NORPACE is a Antiarrhythmic (Class Ia) that works by Class Ic antiarrhythmic agent; blocks voltage-gated sodium channels, slowing conduction velocity and prolonging refractory periods in cardiac tissue.. NORPACE CR is a Antiarrhythmic (Class Ia) that works by Class Ia antiarrhythmic agent; decreases myocardial excitability and conduction velocity, and prolongs refractory period by blocking sodium channels.. They differ in pharmacokinetic profiles, FDA-approved indications, and side effect profiles.
Potency comparisons between NORPACE and NORPACE CR depend on the specific clinical indication. These are both Antiarrhythmic (Class Ia) agents and are not directly interchangeable by dose. A physician or clinical pharmacist should guide any therapeutic switching decisions.
The standard adult dose of NORPACE is: 150 mg orally every 6 hours (maximum 300 mg per dose), extended-release formulation 300 mg every 12 hours.. The standard adult dose of NORPACE CR is: Disopyramide controlled-release: 200 mg orally every 12 hours; maximum 400 mg/day.. Dosing should always be individualized based on indication, renal and hepatic function, age, and other patient factors.
No direct drug-drug interaction has been formally documented between NORPACE and NORPACE CR in current clinical databases. However, individual patient risk factors including other medications, organ function, and comorbidities should always be evaluated by a qualified healthcare provider.
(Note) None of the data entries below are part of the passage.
This is an optimization exercise on Yosys and OpenROAD, whose aim is small area, a short achievable clock period and few clock cycles, not a production implementation.
In this exercise RTL edits were held to simulation tests only and were not proved equivalent to the original.
Power and IR drop assume default switching activity.

## design/flow/design.v

```verilog
`timescale 1ns / 1ps
package tsf_pkg;
  localparam logic [15:0] HEADER_BYTES  = 16'd20;
  localparam logic [7:0]  TS_KIND       = 8'd8;
  localparam int          MIN_REMAIN    = 10;
  localparam logic [3:0]  TS_LAST_INDEX = 4'd9;
  localparam logic [3:0]  TS_VALUE_END  = 4'd5;
  localparam logic [15:0] POS_MAX       = 16'hFFFF;
  localparam logic [16:0] KIND_GAP = 17'(1 + MIN_REMAIN);
  localparam logic [16:0] LEN_GAP  = 17'(MIN_REMAIN - 1);
  localparam int QUEUE_DEPTH = 4;
  localparam int QUEUE_AW    = $clog2(QUEUE_DEPTH);
  typedef enum logic [1:0] {
    PH_WAIT,
    PH_LEN,
    PH_CAPTURE
  } phase_t;
  typedef enum logic [1:0] {
    OUT_NONE,
    OUT_MISS,
    OUT_HIT
  } outcome_t;
  typedef struct packed {
    logic [7:0]  data;
    logic        first;
    logic        last;
    logic [15:0] total_length;
    logic [15:0] pos;
    logic [16:0] pos_len;
    logic        kind_fail;
  } beat_t;
  typedef struct packed {
    logic        found;
    logic [7:0]  option_kind;
    logic [7:0]  option_length;
    logic [31:0] ts_value;
    logic [31:0] ts_echo;
  } result_t;
endpackage
`timescale 1ns / 1ps
module tsf_front
(
  input  logic        clk,
  input  logic        rst,
  input  logic        in_valid,
  output logic        in_ready,
  input  logic [7:0]  data_byte,
  input  logic        first_byte,
  input  logic        last_byte,
  input  logic [15:0] total_length,
  output logic        beat_valid,
  input  logic        beat_ready,
  output tsf_pkg::beat_t       beat
);
  logic [15:0] pos_cnt;
  logic [15:0] pos;
  logic        take;
  assign in_ready = !beat_valid || beat_ready;
  assign take     = in_valid && in_ready;
  assign pos      = first_byte ? 16'd0 : pos_cnt;
  always_ff @(posedge clk) begin
    if (rst) begin
      pos_cnt    <= 16'd0;
      beat_valid <= 1'b0;
    end else begin
      if (take) begin
        pos_cnt    <= (pos == tsf_pkg::POS_MAX) ? tsf_pkg::POS_MAX : pos + 16'd1;
        beat_valid <= 1'b1;
      end else if (beat_ready) begin
        beat_valid <= 1'b0;
      end
    end
  end
  always_ff @(posedge clk) begin
    if (take) begin
      beat.data         <= data_byte;
      beat.first        <= first_byte;
      beat.last         <= last_byte;
      beat.total_length <= total_length;
      beat.pos          <= pos;
      beat.pos_len      <= {1'b0, pos} + tsf_pkg::LEN_GAP;
      beat.kind_fail    <= ({1'b0, pos} + tsf_pkg::KIND_GAP) > {1'b0, total_length};
    end
  end
endmodule
`timescale 1ns / 1ps
module tsf_queue
(
  input  logic  clk,
  input  logic  rst,
  input  logic  push_valid,
  output logic  push_ready,
  input  tsf_pkg::beat_t push_beat,
  output logic  pop_valid,
  input  logic  pop_ready,
  output tsf_pkg::beat_t pop_beat
);
  localparam int DEPTH = 4;
  localparam int AW    = 2;
  localparam int BW    = 60;   
  logic [BW-1:0]  slots [DEPTH];
  logic [AW-1:0]  wr_ptr;
  logic [AW-1:0]  rd_ptr;
  logic [AW:0]    count;
  logic           push;
  logic           pop;
  assign push_ready = count != 3'd4;
  assign pop_valid  = count != 3'd0;
  assign push       = push_valid && push_ready;
  assign pop        = pop_valid && pop_ready;
  assign pop_beat   = slots[rd_ptr];
  always_ff @(posedge clk) begin
    if (rst) begin
      wr_ptr <= 2'd0;
      rd_ptr <= 2'd0;
      count  <= 3'd0;
    end else begin
      if (push) wr_ptr <= wr_ptr + 2'd1;
      if (pop)  rd_ptr <= rd_ptr + 2'd1;
      if (push && !pop)      count <= count + 3'd1;
      else if (pop && !push) count <= count - 3'd1;
    end
  end
  always_ff @(posedge clk) begin
    if (push) slots[wr_ptr] <= push_beat;
  end
endmodule
`timescale 1ns / 1ps
module tsf_back
(
  input  logic    clk,
  input  logic    rst,
  input  logic    beat_valid,
  output logic    beat_ready,
  input  tsf_pkg::beat_t   beat,
  output logic    out_valid,
  input  logic    out_ready,
  output tsf_pkg::result_t result
);
  logic [15:0] next_option_start, next_option_start_next;
  tsf_pkg::phase_t      parse_phase, parse_phase_next;
  logic [3:0]  capture_count, capture_count_next;
  logic [7:0]  held_length, held_length_next;
  logic [31:0] value_shift, value_shift_next;
  logic [31:0] echo_shift, echo_shift_next;
  logic        resolved, resolved_next;
  tsf_pkg::outcome_t    outcome;
  logic        step;
  logic        len_fail;
  logic [15:0] len_target;
  assign beat_ready = !out_valid || out_ready;
  assign step       = beat_valid && beat_ready;
  assign len_fail   = ({1'b0, beat.pos_len} + {10'd0, beat.data}) > {2'b0, beat.total_length};
  assign len_target = beat.pos + {8'd0, beat.data} - 16'd1;
  always_comb begin
    next_option_start_next = next_option_start;
    parse_phase_next       = parse_phase;
    capture_count_next     = capture_count;
    held_length_next       = held_length;
    value_shift_next       = value_shift;
    echo_shift_next        = echo_shift;
    resolved_next          = resolved;
    outcome                = tsf_pkg::OUT_NONE;
    if (beat.first) begin
      next_option_start_next = tsf_pkg::HEADER_BYTES;
      parse_phase_next       = tsf_pkg::PH_WAIT;
      capture_count_next     = 4'd0;
      held_length_next       = 8'd0;
      value_shift_next       = 32'd0;
      echo_shift_next        = 32'd0;
      resolved_next          = 1'b0;
    end
    if (!resolved_next) begin
      unique case (parse_phase_next)
        tsf_pkg::PH_WAIT: begin
          if (beat.pos == next_option_start_next) begin
            if (beat.data <= 8'd1) begin
              if (beat.kind_fail) outcome = tsf_pkg::OUT_MISS;
              else next_option_start_next = beat.pos + 16'd1;
            end else if (beat.data == tsf_pkg::TS_KIND) begin
              parse_phase_next   = tsf_pkg::PH_CAPTURE;
              capture_count_next = 4'd0;
              held_length_next   = 8'd0;
              value_shift_next   = 32'd0;
              echo_shift_next    = 32'd0;
            end else begin
              parse_phase_next = tsf_pkg::PH_LEN;
            end
          end
        end
        tsf_pkg::PH_LEN: begin
          if (beat.data == 8'd0 || len_fail) begin
            outcome = tsf_pkg::OUT_MISS;
          end else if (beat.data == 8'd1) begin
            if (beat.kind_fail) begin
              outcome = tsf_pkg::OUT_MISS;
            end else begin
              next_option_start_next = beat.pos + 16'd1;
              parse_phase_next       = tsf_pkg::PH_WAIT;
            end
          end else begin
            next_option_start_next = len_target;
            parse_phase_next       = tsf_pkg::PH_WAIT;
          end
        end
        tsf_pkg::PH_CAPTURE: begin
          capture_count_next = capture_count_next + 4'd1;
          if (capture_count_next == 4'd1)
            held_length_next = beat.data;
          else if (capture_count_next <= tsf_pkg::TS_VALUE_END)
            value_shift_next = {value_shift_next[23:0], beat.data};
          else
            echo_shift_next = {echo_shift_next[23:0], beat.data};
          if (capture_count_next == tsf_pkg::TS_LAST_INDEX) outcome = tsf_pkg::OUT_HIT;
        end
        default: begin
          parse_phase_next = tsf_pkg::PH_WAIT;
        end
      endcase
      if (outcome == tsf_pkg::OUT_NONE && beat.last) outcome = tsf_pkg::OUT_MISS;
      if (outcome != tsf_pkg::OUT_NONE) resolved_next = 1'b1;
    end
  end
  always_ff @(posedge clk) begin
    if (rst) begin
      next_option_start <= tsf_pkg::HEADER_BYTES;
      parse_phase       <= tsf_pkg::PH_WAIT;
      capture_count     <= 4'd0;
      held_length       <= 8'd0;
      value_shift       <= 32'd0;
      echo_shift        <= 32'd0;
      resolved          <= 1'b0;
      out_valid         <= 1'b0;
    end else begin
      if (step) begin
        next_option_start <= next_option_start_next;
        parse_phase       <= parse_phase_next;
        capture_count     <= capture_count_next;
        held_length       <= held_length_next;
        value_shift       <= value_shift_next;
        echo_shift        <= echo_shift_next;
        resolved          <= resolved_next;
      end
      if (step && outcome != tsf_pkg::OUT_NONE) out_valid <= 1'b1;
      else if (out_ready)              out_valid <= 1'b0;
    end
  end
  always_ff @(posedge clk) begin
    if (step && outcome != tsf_pkg::OUT_NONE) begin
      if (outcome == tsf_pkg::OUT_HIT) begin
        result.found         <= 1'b1;
        result.option_kind   <= tsf_pkg::TS_KIND;
        result.option_length <= held_length_next;
        result.ts_value      <= value_shift_next;
        result.ts_echo       <= echo_shift_next;
      end else begin
        result <= '0;
      end
    end
  end
endmodule
`timescale 1ns / 1ps
module tcp_timestamp_option_finder
(
  input  logic        clk,
  input  logic        rst,
  input  logic        in_valid,
  output logic        in_ready,
  input  logic [7:0]  data_byte,
  input  logic        first_byte,
  input  logic        last_byte,
  input  logic [15:0] total_length,
  output logic        out_valid,
  input  logic        out_ready,
  output logic        found,
  output logic [7:0]  option_kind,
  output logic [7:0]  option_length,
  output logic [31:0] ts_value,
  output logic [31:0] ts_echo
);
  logic    front_valid;
  logic    front_ready;
  tsf_pkg::beat_t   front_beat;
  logic    queue_valid;
  logic    queue_ready;
  tsf_pkg::beat_t   queue_beat;
  tsf_pkg::result_t result;
  tsf_front u_front (
    .clk          (clk),
    .rst          (rst),
    .in_valid     (in_valid),
    .in_ready     (in_ready),
    .data_byte    (data_byte),
    .first_byte   (first_byte),
    .last_byte    (last_byte),
    .total_length (total_length),
    .beat_valid   (front_valid),
    .beat_ready   (front_ready),
    .beat         (front_beat)
  );
  tsf_queue u_queue (
    .clk        (clk),
    .rst        (rst),
    .push_valid (front_valid),
    .push_ready (front_ready),
    .push_beat  (front_beat),
    .pop_valid  (queue_valid),
    .pop_ready  (queue_ready),
    .pop_beat   (queue_beat)
  );
  tsf_back u_back (
    .clk        (clk),
    .rst        (rst),
    .beat_valid (queue_valid),
    .beat_ready (queue_ready),
    .beat       (queue_beat),
    .out_valid  (out_valid),
    .out_ready  (out_ready),
    .result     (result)
  );
  assign found         = result.found;
  assign option_kind   = result.option_kind;
  assign option_length = result.option_length;
  assign ts_value      = result.ts_value;
  assign ts_echo       = result.ts_echo;
endmodule
```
The maternal-fetal safety profiles differ. NORPACE is classified as Category C. First trimester: No evidence of increased risk of congenital malformations in human studies, but animal studies are insufficient. Second and third trimesters: Risk of fetal bradyca. NORPACE CR is classified as Category C. FDA Pregnancy Category C. First trimester: Evidence of teratogenicity in animal studies (increased fetal resorption and skeletal abnormalities) but no adequate human studies. Secon. Always consult a maternal-fetal medicine specialist before taking either drug during pregnancy or lactation.